===== EXTRACTED DATA

<file path="src/rtl/framebuffer_loader_pkg.sv">
// rtl/framebuffer_loader_pkg.sv - shared constants and state encoding for the framebuffer loader
//
// Purpose: framebuffer geometry, the frame-open command byte and the loader
//          state encoding, shared by the loader and its bench.
// Ports:   none (package).

package framebuffer_loader_pkg;

  // Port A byte addressing: 64x32 pixels, 2 bytes per RGB565 pixel.
  localparam int FB_ADDR_WIDTH = 12;
  localparam int FB_BYTES      = 4096;

  // 'L' opens a frame load.
  localparam logic [7:0] CMD_LOAD = 8'h4C;

  typedef enum logic {
    IDLE = 1'b0,
    LOAD = 1'b1
  } state_t;

endpackage

</file>
<file path="src/rtl/timeout.sv">
// rtl/timeout.sv - restartable idle-gap counter with a terminal-count flag
//
// Purpose: counts cycles while enabled, holds at LIMIT-1 and flags it.
//          restart has priority and clears the count.
// Ports:
//   clk      in   1              clock
//   reset    in   1              asynchronous, active-high reset
//   restart  in   1              clear the count this cycle
//   enable   in   1              count this cycle (when not restarted)
//   expired  out  1              count has reached LIMIT-1

module timeout #(
  parameter int LIMIT         = 7000,
  parameter int COUNTER_WIDTH = 13
) (
  input  logic clk,
  input  logic reset,
  input  logic restart,
  input  logic enable,
  output logic expired
);

  localparam logic [COUNTER_WIDTH-1:0] LAST = COUNTER_WIDTH'(LIMIT - 1);

  logic [COUNTER_WIDTH-1:0] count;

  always_ff @(posedge clk or posedge reset) begin
    if (reset) begin
      count <= '0;
    end else if (restart) begin
      count <= '0;
    end else if (enable && (count != LAST)) begin
      count <= count + 1'b1;
    end
  end

  assign expired = (count == LAST);

endmodule

</file>
<file path="src/rtl/framebuffer_loader.sv">
// rtl/framebuffer_loader.sv - UART byte stream to framebuffer port A frame writer
//
// Purpose: a START_BYTE in IDLE opens a frame; the next 2**ADDR_WIDTH bytes are
//          written to sequential port A byte addresses. A gap of TIMEOUT_CYCLES
//          idle cycles aborts the load (no rollback of bytes already written).
// Ports:
//   clk_in       in   1           root clock
//   reset        in   1           asynchronous, active-high reset
//   rx_data      in   8           received byte, valid with rx_valid
//   rx_valid     in   1           one-cycle strobe per received byte
//   ram_addr     out  ADDR_WIDTH  port A byte address
//   ram_data     out  8           port A write data
//   ram_wr       out  1           port A write enable
//   ram_clk_en   out  1           port A clock enable (follows ram_wr)
//   busy         out  1           frame load open
//   frame_done   out  1           pulse with the write of the last frame byte
//   frame_error  out  1           pulse when a load is aborted by gap timeout

module framebuffer_loader
  import framebuffer_loader_pkg::*;
#(
  parameter int         ADDR_WIDTH     = FB_ADDR_WIDTH,
  parameter logic [7:0] START_BYTE     = CMD_LOAD,
  parameter int         TIMEOUT_CYCLES = 7000,
  parameter int         TIMEOUT_WIDTH  = 13
) (
  input  logic                  clk_in,
  input  logic                  reset,
  input  logic [7:0]            rx_data,
  input  logic                  rx_valid,
  output logic [ADDR_WIDTH-1:0] ram_addr,
  output logic [7:0]            ram_data,
  output logic                  ram_wr,
  output logic                  ram_clk_en,
  output logic                  busy,
  output logic                  frame_done,
  output logic                  frame_error
);

  localparam logic [ADDR_WIDTH-1:0] LAST_PTR = '1;

  state_t                  state, state_next;
  logic [ADDR_WIDTH-1:0]   ptr, ptr_next;
  logic [ADDR_WIDTH-1:0]   addr_next;
  logic [7:0]              data_next;
  logic                    wr_next, done_next, err_next;
  logic                    gap_restart, gap_enable, gap_expired;

  // The gap counter only runs in LOAD and restarts on every received byte,
  // so a byte arriving on the terminal-count cycle always wins over the timeout.
  assign gap_restart = (state != LOAD) || rx_valid;
  assign gap_enable  = (state == LOAD);

  timeout #(
    .LIMIT         (TIMEOUT_CYCLES),
    .COUNTER_WIDTH (TIMEOUT_WIDTH)
  ) u_gap (
    .clk     (clk_in),
    .reset   (reset),
    .restart (gap_restart),
    .enable  (gap_enable),
    .expired (gap_expired)
  );

  always_comb begin
    state_next = state;
    ptr_next   = ptr;
    addr_next  = ram_addr;
    data_next  = ram_data;
    wr_next    = 1'b0;
    done_next  = 1'b0;
    err_next   = 1'b0;
    case (state)
      IDLE: begin
        if (rx_valid && (rx_data == START_BYTE)) begin
          state_next = LOAD;
          ptr_next   = '0;
        end
      end
      LOAD: begin
        // Inside a load every byte is data, START_BYTE included.
        if (rx_valid) begin
          wr_next   = 1'b1;
          addr_next = ptr;
          data_next = rx_data;
          ptr_next  = ptr + 1'b1;
          if (ptr == LAST_PTR) begin
            done_next  = 1'b1;
            state_next = IDLE;
          end
        end else if (gap_expired) begin
          err_next   = 1'b1;
          state_next = IDLE;
        end
      end
      default: state_next = IDLE;
    endcase
  end

  // Outputs are registered so the write lands one cycle after the byte, and
  // frame_done / frame_error line up with the cycle where busy drops.
  always_ff @(posedge clk_in or posedge reset) begin
    if (reset) begin
      state       <= IDLE;
      ptr         <= '0;
      ram_addr    <= '0;
      ram_data    <= '0;
      ram_wr      <= 1'b0;
      frame_done  <= 1'b0;
      frame_error <= 1'b0;
    end else begin
      state       <= state_next;
      ptr         <= ptr_next;
      ram_addr    <= addr_next;
      ram_data    <= data_next;
      ram_wr      <= wr_next;
      frame_done  <= done_next;
      frame_error <= err_next;
    end
  end

  assign ram_clk_en = ram_wr;
  assign busy       = (state == LOAD);

endmodule
</file>
==> src/rtl/dda_pkg.sv <==
// Shared types and helpers for the sequential double-dabble BCD converter.
package dda_pkg;

    typedef enum logic [1:0] {IDLE, SHIFT, DONE} dda_state_t;

    localparam int BCD_NIB = 4;

    function automatic logic [3:0] add3_nib(input logic [3:0] d);
        return (d > 4'd4) ? d + 4'd3 : d;
    endfunction

    // Elaboration-time helper for the digit-capacity check.
    function automatic longint unsigned pow10(input int n);
        longint unsigned r;
        r = 64'd1;
        for (int i = 0; i < n; i++) r = r * 64'd10;
        return r;
    endfunction

endpackage

==> src/rtl/dda_add3_stage.sv <==
// One double-dabble iteration: add-3 on every BCD nibble above 4, then shift the
// whole {bcd, bin} register left by one.
module dda_add3_stage
    import dda_pkg::*;
#(
    parameter int BIN_W  = 8,
    parameter int DIGITS = 3
) (
    input  logic [BIN_W+BCD_NIB*DIGITS-1:0] sr_in,
    output logic [BIN_W+BCD_NIB*DIGITS-1:0] sr_out
);

    localparam int BCD_W = BCD_NIB * DIGITS;
    localparam int SR_W  = BIN_W + BCD_W;

    logic [BCD_W-1:0] bcd_adj;
    logic [SR_W-1:0]  pre_shift;

    for (genvar i = 0; i < DIGITS; i++) begin : g_nib
        assign bcd_adj[i*BCD_NIB +: BCD_NIB] = add3_nib(sr_in[BIN_W + i*BCD_NIB +: BCD_NIB]);
    end

    assign pre_shift = {bcd_adj, sr_in[BIN_W-1:0]};
    assign sr_out    = pre_shift << 1;

endmodule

==========

### TASK
Return every entry exactly; no line may be missing.

### YOUR SOLUTION
<file path="src/rtl/framebuffer_loader_pkg.sv">
// rtl/framebuffer_loader_pkg.sv - shared constants and state encoding for the framebuffer loader
//
// Purpose: framebuffer geometry, the frame-open command byte and the loader
//          state encoding, shared by the loader and its bench.
// Ports:   none (package).

package framebuffer_loader_pkg;

  // Port A byte addressing: 64x32 pixels, 2 bytes per RGB565 pixel.
  localparam int FB_ADDR_WIDTH = 12;
  localparam int FB_BYTES      = 4096;

  // 'L' opens a frame load.
  localparam logic [7:0] CMD_LOAD = 8'h4C;

  typedef enum logic {
    IDLE = 1'b0,
    LOAD = 1'b1
  } state_t;

endpackage

</file>
<file path="src/rtl/timeout.sv">
// rtl/timeout.sv - restartable idle-gap counter with a terminal-count flag
//
// Purpose: counts cycles while enabled, holds at LIMIT-1 and flags it.
//          restart has priority and clears the count.
// Ports:
//   clk      in   1              clock
//   reset    in   1              asynchronous, active-high reset
//   restart  in   1              clear the count this cycle
//   enable   in   1              count this cycle (when not restarted)
//   expired  out  1              count has reached LIMIT-1

module timeout #(
  parameter int LIMIT         = 7000,
  parameter int COUNTER_WIDTH = 13
) (
  input  logic clk,
  input  logic reset,
  input  logic restart,
  input  logic enable,
  output logic expired
);

  localparam logic [COUNTER_WIDTH-1:0] LAST = COUNTER_WIDTH'(LIMIT - 1);

  logic [COUNTER_WIDTH-1:0] count;

  always_ff @(posedge clk or posedge reset) begin
    if (reset) begin
      count <= '0;
    end else if (restart) begin
      count <= '0;
    end else if (enable && (count != LAST)) begin
      count <= count + 1'b1;
    end
  end

  assign expired = (count == LAST);

endmodule

</file>
<file path="src/rtl/framebuffer_loader.sv">
// rtl/framebuffer_loader.sv - UART byte stream to framebuffer port A frame writer
//
// Purpose: a START_BYTE in IDLE opens a frame; the next 2**ADDR_WIDTH bytes are
//          written to sequential port A byte addresses. A gap of TIMEOUT_CYCLES
//          idle cycles aborts the load (no rollback of bytes already written).
// Ports:
//   clk_in       in   1           root clock
//   reset        in   1           asynchronous, active-high reset
//   rx_data      in   8           received byte, valid with rx_valid
//   rx_valid     in   1           one-cycle strobe per received byte
//   ram_addr     out  ADDR_WIDTH  port A byte address
//   ram_data     out  8           port A write data
//   ram_wr       out  1           port A write enable
//   ram_clk_en   out  1           port A clock enable (follows ram_wr)
//   busy         out  1           frame load open
//   frame_done   out  1           pulse with the write of the last frame byte
//   frame_error  out  1           pulse when a load is aborted by gap timeout

module framebuffer_loader
  import framebuffer_loader_pkg::*;
#(
  parameter int         ADDR_WIDTH     = FB_ADDR_WIDTH,
  parameter logic [7:0] START_BYTE     = CMD_LOAD,
  parameter int         TIMEOUT_CYCLES = 7000,
  parameter int         TIMEOUT_WIDTH  = 13
) (
  input  logic                  clk_in,
  input  logic                  reset,
  input  logic [7:0]            rx_data,
  input  logic                  rx_valid,
  output logic [ADDR_WIDTH-1:0] ram_addr,
  output logic [7:0]            ram_data,
  output logic                  ram_wr,
  output logic                  ram_clk_en,
  output logic                  busy,
  output logic                  frame_done,
  output logic                  frame_error
);

  localparam logic [ADDR_WIDTH-1:0] LAST_PTR = '1;

  state_t                  state, state_next;
  logic [ADDR_WIDTH-1:0]   ptr, ptr_next;
  logic [ADDR_WIDTH-1:0]   addr_next;
  logic [7:0]              data_next;
  logic                    wr_next, done_next, err_next;
  logic                    gap_restart, gap_enable, gap_expired;

  // The gap counter only runs in LOAD and restarts on every received byte,
  // so a byte arriving on the terminal-count cycle always wins over the timeout.
  assign gap_restart = (state != LOAD) || rx_valid;
  assign gap_enable  = (state == LOAD);

  timeout #(
    .LIMIT         (TIMEOUT_CYCLES),
    .COUNTER_WIDTH (TIMEOUT_WIDTH)
  ) u_gap (
    .clk     (clk_in),
    .reset   (reset),
    .restart (gap_restart),
    .enable  (gap_enable),
    .expired (gap_expired)
  );

  always_comb begin
    state_next = state;
    ptr_next   = ptr;
    addr_next  = ram_addr;
    data_next  = ram_data;
    wr_next    = 1'b0;
    done_next  = 1'b0;
    err_next   = 1'b0;
    case (state)
      IDLE: begin
        if (rx_valid && (rx_data == START_BYTE)) begin
          state_next = LOAD;
          ptr_next   = '0;
        end
      end
      LOAD: begin
        // Inside a load every byte is data, START_BYTE included.
        if (rx_valid) begin
          wr_next   = 1'b1;
          addr_next = ptr;
          data_next = rx_data;
          ptr_next  = ptr + 1'b1;
          if (ptr == LAST_PTR) begin
            done_next  = 1'b1;
            state_next = IDLE;
          end
        end else if (gap_expired) begin
          err_next   = 1'b1;
          state_next = IDLE;
        end
      end
      default: state_next = IDLE;
    endcase
  end

  // Outputs are registered so the write lands one cycle after the byte, and
  // frame_done / frame_error line up with the cycle where busy drops.
  always_ff @(posedge clk_in or posedge reset) begin
    if (reset) begin
      state       <= IDLE;
      ptr         <= '0;
      ram_addr    <= '0;
      ram_data    <= '0;
      ram_wr      <= 1'b0;
      frame_done  <= 1'b0;
      frame_error <= 1'b0;
    end else begin
      state       <= state_next;
      ptr         <= ptr_next;
      ram_addr    <= addr_next;
      ram_data    <= data_next;
      ram_wr      <= wr_next;
      frame_done  <= done_next;
      frame_error <= err_next;
    end
  end

  assign ram_clk_en = ram_wr;
  assign busy       = (state == LOAD);

endmodule
</file>
==> src/rtl/dda_pkg.sv <==
// Shared types and helpers for the sequential double-dabble BCD converter.
package dda_pkg;

    typedef enum logic [1:0] {IDLE, SHIFT, DONE} dda_state_t;

    localparam int BCD_NIB = 4;

    function automatic logic [3:0] add3_nib(input logic [3:0] d);
        return (d > 4'd4) ? d + 4'd3 : d;
    endfunction

    // Elaboration-time helper for the digit-capacity check.
    function automatic longint unsigned pow10(input int n);
        longint unsigned r;
        r = 64'd1;
        for (int i = 0; i < n; i++) r = r * 64'd10;
        return r;
    endfunction

endpackage

==> src/rtl/dda_add3_stage.sv <==
// One double-dabble iteration: add-3 on every BCD nibble above 4, then shift the
// whole {bcd, bin} register left by one.
module dda_add3_stage
    import dda_pkg::*;
#(
    parameter int BIN_W  = 8,
    parameter int DIGITS = 3
) (
    input  logic [BIN_W+BCD_NIB*DIGITS-1:0] sr_in,
    output logic [BIN_W+BCD_NIB*DIGITS-1:0] sr_out
);

    localparam int BCD_W = BCD_NIB * DIGITS;
    localparam int SR_W  = BIN_W + BCD_W;

    logic [BCD_W-1:0] bcd_adj;
    logic [SR_W-1:0]  pre_shift;

    for (genvar i = 0; i < DIGITS; i++) begin : g_nib
        assign bcd_adj[i*BCD_NIB +: BCD_NIB] = add3_nib(sr_in[BIN_W + i*BCD_NIB +: BCD_NIB]);
    end

    assign pre_shift = {bcd_adj, sr_in[BIN_W-1:0]};
    assign sr_out    = pre_shift << 1;

endmodule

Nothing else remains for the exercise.